L’ex boss della mafia Giovanni Brusca detenuto dal 20 maggio 1996 ha potuto trascorrere le feste di Natale con i familiari a seguito di un permesso premio accordato dalle autorità giudiziarie. Nel corso della licenza il collaboratore di giustizia, soprannominato lo “scannacristiani” per la sua ferocia, è stato sorvegliato dagli agenti del gruppo operativo mobile della polizia penitenziaria.

Già nel settembre 2010 i permessi premio concessi a  Giovanni Brusca a partire dal 2004 erano stati sospesi a seguito di un’inchiesta della Procura di Palermo. Il sospetto degli inquirenti era che il boss usasse le licenze per affari illeciti. Brusca era poi stato prosciolto dall’accusa, riprendendo a godere di 5 giorni di libertà vigilata al mese. L’amministrazione penitenziaria ha però categoricamente smentito le voci circolate nei giorni scorsi su una possibile scarcerazione imminente dell’ex capo mafioso.

Prima del 2020 Brusca non potrà abbandonare il carcere. L’ipotesi degli arresti domiciliari per ora è stata scartata e il pentito ha già fatto rientro nel carcere di Rebibbia. In questi giorni Brusca dovrà testimoniare al processo sulla trattativa Stato-mafia in corso a Palermo che lo vede imputato insieme a Totò Riina e a Leoluca Bagarella.

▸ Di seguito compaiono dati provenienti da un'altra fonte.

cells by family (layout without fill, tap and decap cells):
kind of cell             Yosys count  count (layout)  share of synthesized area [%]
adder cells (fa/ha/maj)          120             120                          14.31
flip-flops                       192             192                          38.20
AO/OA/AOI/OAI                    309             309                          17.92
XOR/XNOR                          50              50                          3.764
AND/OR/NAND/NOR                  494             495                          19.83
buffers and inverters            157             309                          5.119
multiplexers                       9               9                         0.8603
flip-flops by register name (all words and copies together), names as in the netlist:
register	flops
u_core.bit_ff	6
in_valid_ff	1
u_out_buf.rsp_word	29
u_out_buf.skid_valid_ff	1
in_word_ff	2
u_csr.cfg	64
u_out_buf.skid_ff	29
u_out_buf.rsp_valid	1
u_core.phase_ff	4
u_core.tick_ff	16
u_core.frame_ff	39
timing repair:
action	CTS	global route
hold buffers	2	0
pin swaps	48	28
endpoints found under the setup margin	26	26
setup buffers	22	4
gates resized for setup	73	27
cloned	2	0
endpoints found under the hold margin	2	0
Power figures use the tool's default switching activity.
## config.mk

```make
export PLATFORM = sky130hd
export DESIGN_NAME = fir_block_mean_filter_top
export DESIGN_NICKNAME = d
export VERILOG_FILES = /design/src/hw/rtl/fbmf_pkg.sv /design/src/hw/rtl/fir_block_mean_filter_top.sv
export SDC_FILE = /design/constraint.sdc
export NUM_CORES = 2
export LEC_CHECK = 0
export ABC_AREA = 1
export BUFFER_PORTS_ARGS = -buffer_cell sky130_fd_sc_hd__buf_2
export CELL_PAD_IN_SITES_DETAIL_PLACEMENT = 2
export CELL_PAD_IN_SITES_GLOBAL_PLACEMENT = 2
export CORE_MARGIN = 3
export CORE_UTILIZATION = 25
export CTS_CLUSTER_SIZE = 40
export DETAILED_ROUTE_END_ITERATION = 8
export PLACE_DENSITY = 0.56
export SKIP_LAST_GASP = 1
export SLEW_MARGIN = 20
export SYNTH_ARGS = -nofsm -noshare
export SYNTH_HDL_FRONTEND = slang
export SYNTH_SLANG_ARGS = --single-unit
```

## constraint.sdc

```tcl
create_clock -name clk -period 17.3 [get_ports clk]
set_clock_uncertainty 0.15 [all_clocks]
set_input_delay 0 -clock clk [delete_from_list [all_inputs] [get_ports clk]]
set_output_delay 0 -clock clk [all_outputs]
set_load 0.02 [all_outputs]
```
<file path="config.mk">
export PLATFORM = sky130hd
export DESIGN_NAME = mppt_incremental_conductance
export DESIGN_NICKNAME = d
export VERILOG_FILES = /design/src/hw/rtl/mppt_ic_pkg.sv /design/src/hw/rtl/mppt_incremental_conductance.sv
export SDC_FILE = /design/constraint.sdc
export NUM_CORES = 2
export LEC_CHECK = 0
export ABC_AREA = 1
export BUFFER_PORTS_ARGS = -buffer_cell sky130_fd_sc_hd__buf_2
export CORE_ASPECT_RATIO = 0.7
export CORE_MARGIN = 5
export CORE_UTILIZATION = 65
export CTS_CLUSTER_SIZE = 16
export DETAILED_ROUTE_END_ITERATION = 8
export PLACE_DENSITY_LB_ADDON = 0.15
export RECOVER_POWER = 50
export SYNTH_ARGS = -nofsm -noshare
export SYNTH_HDL_FRONTEND = slang
export SYNTH_SLANG_ARGS = --single-unit
</file>
<file path="constraint.sdc">
create_clock -name clock -period 16.3 [get_ports clock]
set_clock_uncertainty 0.05 [all_clocks]
set_input_delay 2.445 -clock clock [delete_from_list [all_inputs] [get_ports clock]]
set_output_delay 2.445 -clock clock [all_outputs]
set_load 0.02 [all_outputs]
</file>
<file path="src/hw/rtl/mppt_ic_pkg.sv">
package mppt_ic_pkg;

   // Sample and register widths.
   localparam int SAMPLE_W    = 16;
   localparam int FRAC_BITS   = 16;
   localparam int CD_W        = 24;
   localparam int CSR_INDEX_W = 8;
   localparam int CSR_DATA_W  = CD_W;

   // Datapath widths. The shared multiplier takes a signed A operand wide
   // enough for the conductance band or a signed difference, and a signed
   // B operand wide enough for a product of two samples.
   localparam int DIFF_W = SAMPLE_W + 1;
   localparam int MA_W   = ((CD_W > DIFF_W) ? CD_W : DIFF_W) + 1;
   localparam int MB_W   = 2 * SAMPLE_W + 1;
   localparam int PROD_W = MA_W + MB_W;
   localparam int ACC_W  = 2 * SAMPLE_W + 2;

   // Configuration register indexes.
   localparam logic [CSR_INDEX_W-1:0] CSR_STEP_SIZE   = CSR_INDEX_W'(0);
   localparam logic [CSR_INDEX_W-1:0] CSR_CURRENT_DB  = CSR_INDEX_W'(1);
   localparam logic [CSR_INDEX_W-1:0] CSR_VOLTAGE_DB  = CSR_INDEX_W'(2);
   localparam logic [CSR_INDEX_W-1:0] CSR_CONDUCT_DB  = CSR_INDEX_W'(3);
   localparam logic [CSR_INDEX_W-1:0] CSR_SETPOINT_MAX = CSR_INDEX_W'(4);
   localparam logic [CSR_INDEX_W-1:0] CSR_SETPOINT_MIN = CSR_INDEX_W'(5);

   typedef enum logic [1:0] {
      MOVE_HOLD     = 2'd0,
      MOVE_INCREASE = 2'd1,
      MOVE_DECREASE = 2'd2
   } move_type;

   // Micro-operations carried out by the datapath.
   typedef enum logic [3:0] {
      UOP_NOP,
      UOP_LOAD,
      UOP_ZERO_TEST,
      UOP_MUL_DIV,
      UOP_MUL_IDV,
      UOP_MUL_W,
      UOP_MUL_Q,
      UOP_COMPARE,
      UOP_SMALL,
      UOP_UPDATE
   } uop_type;

   // Jump conditions of the sequencer.
   typedef enum logic [2:0] {
      COND_NEXT,
      COND_GOTO,
      COND_NO_REQ,
      COND_SMALL,
      COND_ZERO_V
   } cond_type;

   localparam int STEP_W = 4;

   localparam logic [STEP_W-1:0] ST_IDLE       = STEP_W'(0);
   localparam logic [STEP_W-1:0] ST_TEST_SMALL = STEP_W'(1);
   localparam logic [STEP_W-1:0] ST_TEST_ZERO  = STEP_W'(2);
   localparam logic [STEP_W-1:0] ST_MUL_DIV    = STEP_W'(3);
   localparam logic [STEP_W-1:0] ST_MUL_IDV    = STEP_W'(4);
   localparam logic [STEP_W-1:0] ST_MUL_W      = STEP_W'(5);
   localparam logic [STEP_W-1:0] ST_MUL_Q      = STEP_W'(6);
   localparam logic [STEP_W-1:0] ST_COMPARE    = STEP_W'(7);
   localparam logic [STEP_W-1:0] ST_SMALL      = STEP_W'(8);
   localparam logic [STEP_W-1:0] ST_UPDATE     = STEP_W'(9);

   typedef struct packed {
      uop_type                uop;
      cond_type               cond;
      logic [STEP_W-1:0]      target;
      logic                   wait_out;
   } ucode_word_type;

   // The microprogram. A word whose condition holds jumps to its target,
   // otherwise the step counter advances by one.
   function automatic ucode_word_type ucode_rom(input logic [STEP_W-1:0] step);
      ucode_word_type w;
      w = '{uop: UOP_NOP, cond: COND_GOTO, target: ST_IDLE, wait_out: 1'b0};
      unique case (step)
         ST_IDLE:       w = '{UOP_LOAD,      COND_NO_REQ, ST_IDLE,     1'b0};
         ST_TEST_SMALL: w = '{UOP_NOP,       COND_SMALL,  ST_SMALL,    1'b0};
         ST_TEST_ZERO:  w = '{UOP_ZERO_TEST, COND_ZERO_V, ST_UPDATE,   1'b0};
         ST_MUL_DIV:    w = '{UOP_MUL_DIV,   COND_NEXT,   ST_IDLE,     1'b0};
         ST_MUL_IDV:    w = '{UOP_MUL_IDV,   COND_NEXT,   ST_IDLE,     1'b0};
         ST_MUL_W:      w = '{UOP_MUL_W,     COND_NEXT,   ST_IDLE,     1'b0};
         ST_MUL_Q:      w = '{UOP_MUL_Q,     COND_NEXT,   ST_IDLE,     1'b0};
         ST_COMPARE:    w = '{UOP_COMPARE,   COND_GOTO,   ST_UPDATE,   1'b0};
         ST_SMALL:      w = '{UOP_SMALL,     COND_NEXT,   ST_IDLE,     1'b0};
         ST_UPDATE:     w = '{UOP_UPDATE,    COND_GOTO,   ST_IDLE,     1'b1};
         default:       w = '{UOP_NOP,       COND_GOTO,   ST_IDLE,     1'b0};
      endcase
      return w;
   endfunction

endpackage

</file>
<file path="src/hw/rtl/mppt_incremental_conductance.sv">
// Incremental-conductance maximum power point tracker. Each request beat
// carries one panel sample (voltage in mV, current in mA); each response
// beat returns the new voltage setpoint, the perturbation that was decided
// (hold, increase or decrease, before clamping) and a flag that is set when
// the conductance test was due but the sample voltage was zero. Control is
// a ten-word microprogram held in a constant table, which steps a small
// datapath built around one shared signed multiplier. A sample whose
// voltage change lies inside the voltage deadband, or whose voltage is
// zero, goes from acceptance to the result register through a test of the
// voltage change, a test for zero voltage or a decision on the current
// change, and the setpoint update. Every other sample goes through both
// tests, four passes through the multiplier, each registered before its
// result is used, a compare and the update. The sequencer returns to its
// idle step on the update cycle. A finished response waits in its output
// register, so the next sample is taken as soon as the sequencer is back
// at its idle step; the sequencer holds its final step only while an
// earlier response is still waiting to be taken. Configuration writes are
// always accepted and should only be issued while no sample is in flight.
module mppt_incremental_conductance
   import mppt_ic_pkg::*;
(
   input  logic                   clock,
   input  logic                   reset,

   input  logic                   req_valid,
   output logic                   req_ready,
   input  logic [SAMPLE_W-1:0]    req_panel_voltage,
   input  logic [SAMPLE_W-1:0]    req_panel_current,

   output logic                   rsp_valid,
   input  logic                   rsp_ready,
   output logic [SAMPLE_W-1:0]    rsp_voltage_setpoint,
   output logic [1:0]             rsp_move,
   output logic                   rsp_zero_voltage,

   input  logic                   csr_valid,
   output logic                   csr_ready,
   input  logic [CSR_INDEX_W-1:0] csr_index,
   input  logic [CSR_DATA_W-1:0]  csr_wdata
);

   // Configuration registers.
   logic [SAMPLE_W-1:0] step_size_ff;
   logic [SAMPLE_W-1:0] current_db_ff;
   logic [SAMPLE_W-1:0] voltage_db_ff;
   logic [CD_W-1:0]     conduct_db_ff;
   logic [SAMPLE_W-1:0] setpoint_max_ff;
   logic [SAMPLE_W-1:0] setpoint_min_ff;

   // Tracker state.
   logic [SAMPLE_W-1:0] last_v_ff;
   logic [SAMPLE_W-1:0] last_i_ff;
   logic [SAMPLE_W-1:0] setpoint_ff, setpoint_in;

   // Sequencer.
   logic [STEP_W-1:0]   step_ff, step_in;
   ucode_word_type      word;
   logic                exec;
   logic                jump;

   // Datapath registers.
   logic [SAMPLE_W-1:0]       v_ff;
   logic [SAMPLE_W-1:0]       i_ff;
   logic signed [DIFF_W-1:0]  dv_ff;
   logic signed [DIFF_W-1:0]  di_ff;
   logic signed [ACC_W-1:0]   acc_ff, acc_in;
   logic signed [PROD_W-1:0]  prod_ff, prod_in;
   move_type                  mv_ff, mv_in;
   logic                      zv_ff, zv_in;

   // Response register.
   logic                rsp_valid_ff, rsp_valid_in;
   logic [SAMPLE_W-1:0] rsp_setpoint_ff;
   move_type            rsp_move_ff;
   logic                rsp_zv_ff;
   logic                out_busy;
   logic                load_beat;
   logic                update_now;

   // Combinational helpers.
   logic [DIFF_W-1:0]        abs_dv;
   logic [SAMPLE_W-1:0]      adv;
   logic                     small_dv;
   logic                     v_zero;
   logic signed [MA_W-1:0]   mul_a;
   logic signed [MB_W-1:0]   mul_b;
   logic signed [PROD_W-1:0] mul_p;
   logic                     acc_neg;
   logic [ACC_W-1:0]         acc_mag;
   logic [PROD_W-1:0]        q_band;
   logic signed [DIFF_W:0]   di_x;
   logic signed [DIFF_W:0]   cb_x;
   logic signed [SAMPLE_W+1:0] sp_sum;
   logic signed [SAMPLE_W+1:0] sp_clamp;
   logic signed [SAMPLE_W+1:0] sp_max_x;
   logic signed [SAMPLE_W+1:0] sp_min_x;
   logic signed [SAMPLE_W+1:0] sp_top_x;

   assign word       = ucode_rom(step_ff);
   assign out_busy   = rsp_valid_ff && !rsp_ready;
   assign exec       = !(word.wait_out && out_busy);
   assign req_ready  = (word.uop == UOP_LOAD);
   assign load_beat  = req_valid && req_ready;
   assign update_now = (word.uop == UOP_UPDATE) && exec;
   assign csr_ready  = 1'b1;

   assign rsp_valid            = rsp_valid_ff;
   assign rsp_voltage_setpoint = rsp_setpoint_ff;
   assign rsp_move             = rsp_move_ff;
   assign rsp_zero_voltage     = rsp_zv_ff;

   // Magnitude of the voltage change; it always fits the sample width.
   assign abs_dv   = dv_ff[DIFF_W-1] ? DIFF_W'(-dv_ff) : DIFF_W'(dv_ff);
   assign adv      = abs_dv[SAMPLE_W-1:0];
   assign small_dv = (dv_ff == '0) || (adv < voltage_db_ff);
   assign v_zero   = (v_ff == '0);

   // Sequencer next step.
   always_comb begin
      unique case (word.cond)
         COND_NEXT:   jump = 1'b0;
         COND_GOTO:   jump = 1'b1;
         COND_NO_REQ: jump = !req_valid;
         COND_SMALL:  jump = small_dv;
         COND_ZERO_V: jump = v_zero;
         default:     jump = 1'b1;
      endcase
      if (!exec) begin
         step_in = step_ff;
      end else if (jump) begin
         step_in = word.target;
      end else begin
         step_in = step_ff + STEP_W'(1);
      end
   end

   // Operand selection for the shared multiplier.
   always_comb begin
      case (word.uop)
         UOP_MUL_DIV: begin
            mul_a = MA_W'(di_ff);
            mul_b = $signed(MB_W'(v_ff));
         end
         UOP_MUL_IDV: begin
            mul_a = MA_W'(dv_ff);
            mul_b = $signed(MB_W'(i_ff));
         end
         UOP_MUL_W: begin
            mul_a = $signed(MA_W'(adv));
            mul_b = $signed(MB_W'(v_ff));
         end
         UOP_MUL_Q: begin
            mul_a = $signed(MA_W'(conduct_db_ff));
            mul_b = $signed(MB_W'(prod_ff[2*SAMPLE_W-1:0]));
         end
         default: begin
            mul_a = '0;
            mul_b = '0;
         end
      endcase
   end

   assign mul_p = mul_a * mul_b;

   // The conductance sum s = dI*V + I*dV, sign-corrected for dV, against the
   // band floor(cd * |dV| * V / 2^F).
   assign acc_neg = acc_ff[ACC_W-1];
   assign acc_mag = acc_neg ? ACC_W'(-acc_ff) : ACC_W'(acc_ff);
   assign q_band  = $unsigned(prod_ff) >> FRAC_BITS;

   assign di_x = (DIFF_W + 1)'(di_ff);
   assign cb_x = $signed((DIFF_W + 1)'(current_db_ff));

   // Setpoint step and clamp: max first, then min, then the sample range.
   assign sp_max_x = $signed((SAMPLE_W + 2)'(setpoint_max_ff));
   assign sp_min_x = $signed((SAMPLE_W + 2)'(setpoint_min_ff));
   assign sp_top_x = $signed((SAMPLE_W + 2)'({SAMPLE_W{1'b1}}));

   always_comb begin
      case (mv_ff)
         MOVE_INCREASE: sp_sum = $signed((SAMPLE_W + 2)'(setpoint_ff))
                                 + $signed((SAMPLE_W + 2)'(step_size_ff));
         MOVE_DECREASE: sp_sum = $signed((SAMPLE_W + 2)'(setpoint_ff))
                                 - $signed((SAMPLE_W + 2)'(step_size_ff));
         default:       sp_sum = $signed((SAMPLE_W + 2)'(setpoint_ff));
      endcase
      if (sp_sum > sp_max_x) begin
         sp_clamp = sp_max_x;
      end else if (sp_sum < sp_min_x) begin
         sp_clamp = sp_min_x;
      end else begin
         sp_clamp = sp_sum;
      end
      if (sp_clamp < 0) begin
         setpoint_in = '0;
      end else if (sp_clamp > sp_top_x) begin
         setpoint_in = {SAMPLE_W{1'b1}};
      end else begin
         setpoint_in = sp_clamp[SAMPLE_W-1:0];
      end
   end

   // Datapath next values.
   always_comb begin
      acc_in  = acc_ff;
      prod_in = prod_ff;
      mv_in   = mv_ff;
      zv_in   = zv_ff;
      case (word.uop)
         UOP_ZERO_TEST: begin
            mv_in = MOVE_HOLD;
            zv_in = v_zero;
         end
         UOP_MUL_DIV: begin
            prod_in = mul_p;
         end
         UOP_MUL_IDV: begin
            acc_in  = ACC_W'(prod_ff);
            prod_in = mul_p;
         end
         UOP_MUL_W: begin
            acc_in  = acc_ff + ACC_W'(prod_ff);
            prod_in = mul_p;
         end
         UOP_MUL_Q: begin
            prod_in = mul_p;
            if (dv_ff[DIFF_W-1]) begin
               acc_in = -acc_ff;
            end
         end
         UOP_COMPARE: begin
            if (PROD_W'(acc_mag) > q_band) begin
               mv_in = acc_neg ? MOVE_DECREASE : MOVE_INCREASE;
            end else begin
               mv_in = MOVE_HOLD;
            end
         end
         UOP_SMALL: begin
            zv_in = 1'b0;
            if (di_x > cb_x) begin
               mv_in = MOVE_INCREASE;
            end else if (di_x < -cb_x) begin
               mv_in = MOVE_DECREASE;
            end else begin
               mv_in = MOVE_HOLD;
            end
         end
         default: begin
         end
      endcase
   end

   always_comb begin
      rsp_valid_in = rsp_valid_ff;
      if (rsp_valid_ff && rsp_ready) begin
         rsp_valid_in = 1'b0;
      end
      if (update_now) begin
         rsp_valid_in = 1'b1;
      end
   end

   // Control and state registers.
   always_ff @(posedge clock) begin
      if (reset) begin
         step_ff         <= ST_IDLE;
         rsp_valid_ff    <= 1'b0;
         step_size_ff    <= SAMPLE_W'(10);
         current_db_ff   <= SAMPLE_W'(5);
         voltage_db_ff   <= SAMPLE_W'(5);
         conduct_db_ff   <= CD_W'(655);
         setpoint_max_ff <= {SAMPLE_W{1'b1}};
         setpoint_min_ff <= '0;
         last_v_ff       <= '0;
         last_i_ff       <= '0;
         setpoint_ff     <= '0;
      end else begin
         step_ff      <= step_in;
         rsp_valid_ff <= rsp_valid_in;
         if (csr_valid && csr_ready) begin
            unique case (csr_index)
               CSR_STEP_SIZE:    step_size_ff    <= csr_wdata[SAMPLE_W-1:0];
               CSR_CURRENT_DB:   current_db_ff   <= csr_wdata[SAMPLE_W-1:0];
               CSR_VOLTAGE_DB:   voltage_db_ff   <= csr_wdata[SAMPLE_W-1:0];
               CSR_CONDUCT_DB:   conduct_db_ff   <= csr_wdata[CD_W-1:0];
               CSR_SETPOINT_MAX: setpoint_max_ff <= csr_wdata[SAMPLE_W-1:0];
               CSR_SETPOINT_MIN: setpoint_min_ff <= csr_wdata[SAMPLE_W-1:0];
               default: begin
               end
            endcase
         end
         if (load_beat) begin
            last_v_ff <= req_panel_voltage;
            last_i_ff <= req_panel_current;
         end
         if (update_now) begin
            setpoint_ff <= setpoint_in;
         end
      end
   end

   // Payload registers.
   always_ff @(posedge clock) begin
      acc_ff  <= acc_in;
      prod_ff <= prod_in;
      mv_ff   <= mv_in;
      zv_ff   <= zv_in;
      if (load_beat) begin
         v_ff  <= req_panel_voltage;
         i_ff  <= req_panel_current;
         dv_ff <= $signed({1'b0, req_panel_voltage}) - $signed({1'b0, last_v_ff});
         di_ff <= $signed({1'b0, req_panel_current}) - $signed({1'b0, last_i_ff});
      end
      if (update_now) begin
         rsp_setpoint_ff <= setpoint_in;
         rsp_move_ff     <= mv_ff;
         rsp_zv_ff       <= zv_ff;
      end
   end

endmodule

</file>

La decisione di concedere permessi premio all’ex boss ha fatto discutere perché è arrivata a pochi giorni dal ventesimo anniversario dell’omicidio di Giuseppe di Matteo, un bambino figlio di un pentito strangolato e sciolto nell’acido l’11 gennaio del 1996 su ordine di Brusca. L’omicidio, solo uno delle centinaia confessati dal malavitoso, è stato commesso dopo un sequestro durato 26 mesi che aveva l’obiettivo di intimidire il padre Santino Di Matteo, spingendolo a interrompere la collaborazione con la giustizia. Nei giorni scorsi in un’intervista al quotidiano cattolico Avvenire Di Matteo, uno degli artefici della strage di Capaci, ha rievocato il brutale omicidio del figlio usando toni durissimi nei confronti di Brusca:

Non posso perdonare Brusca, non ce la faccio. Brusca non è una persona, non ha nulla di umano. Io dico solo “Padre buono perdonalo tu, io non ho questa forza”.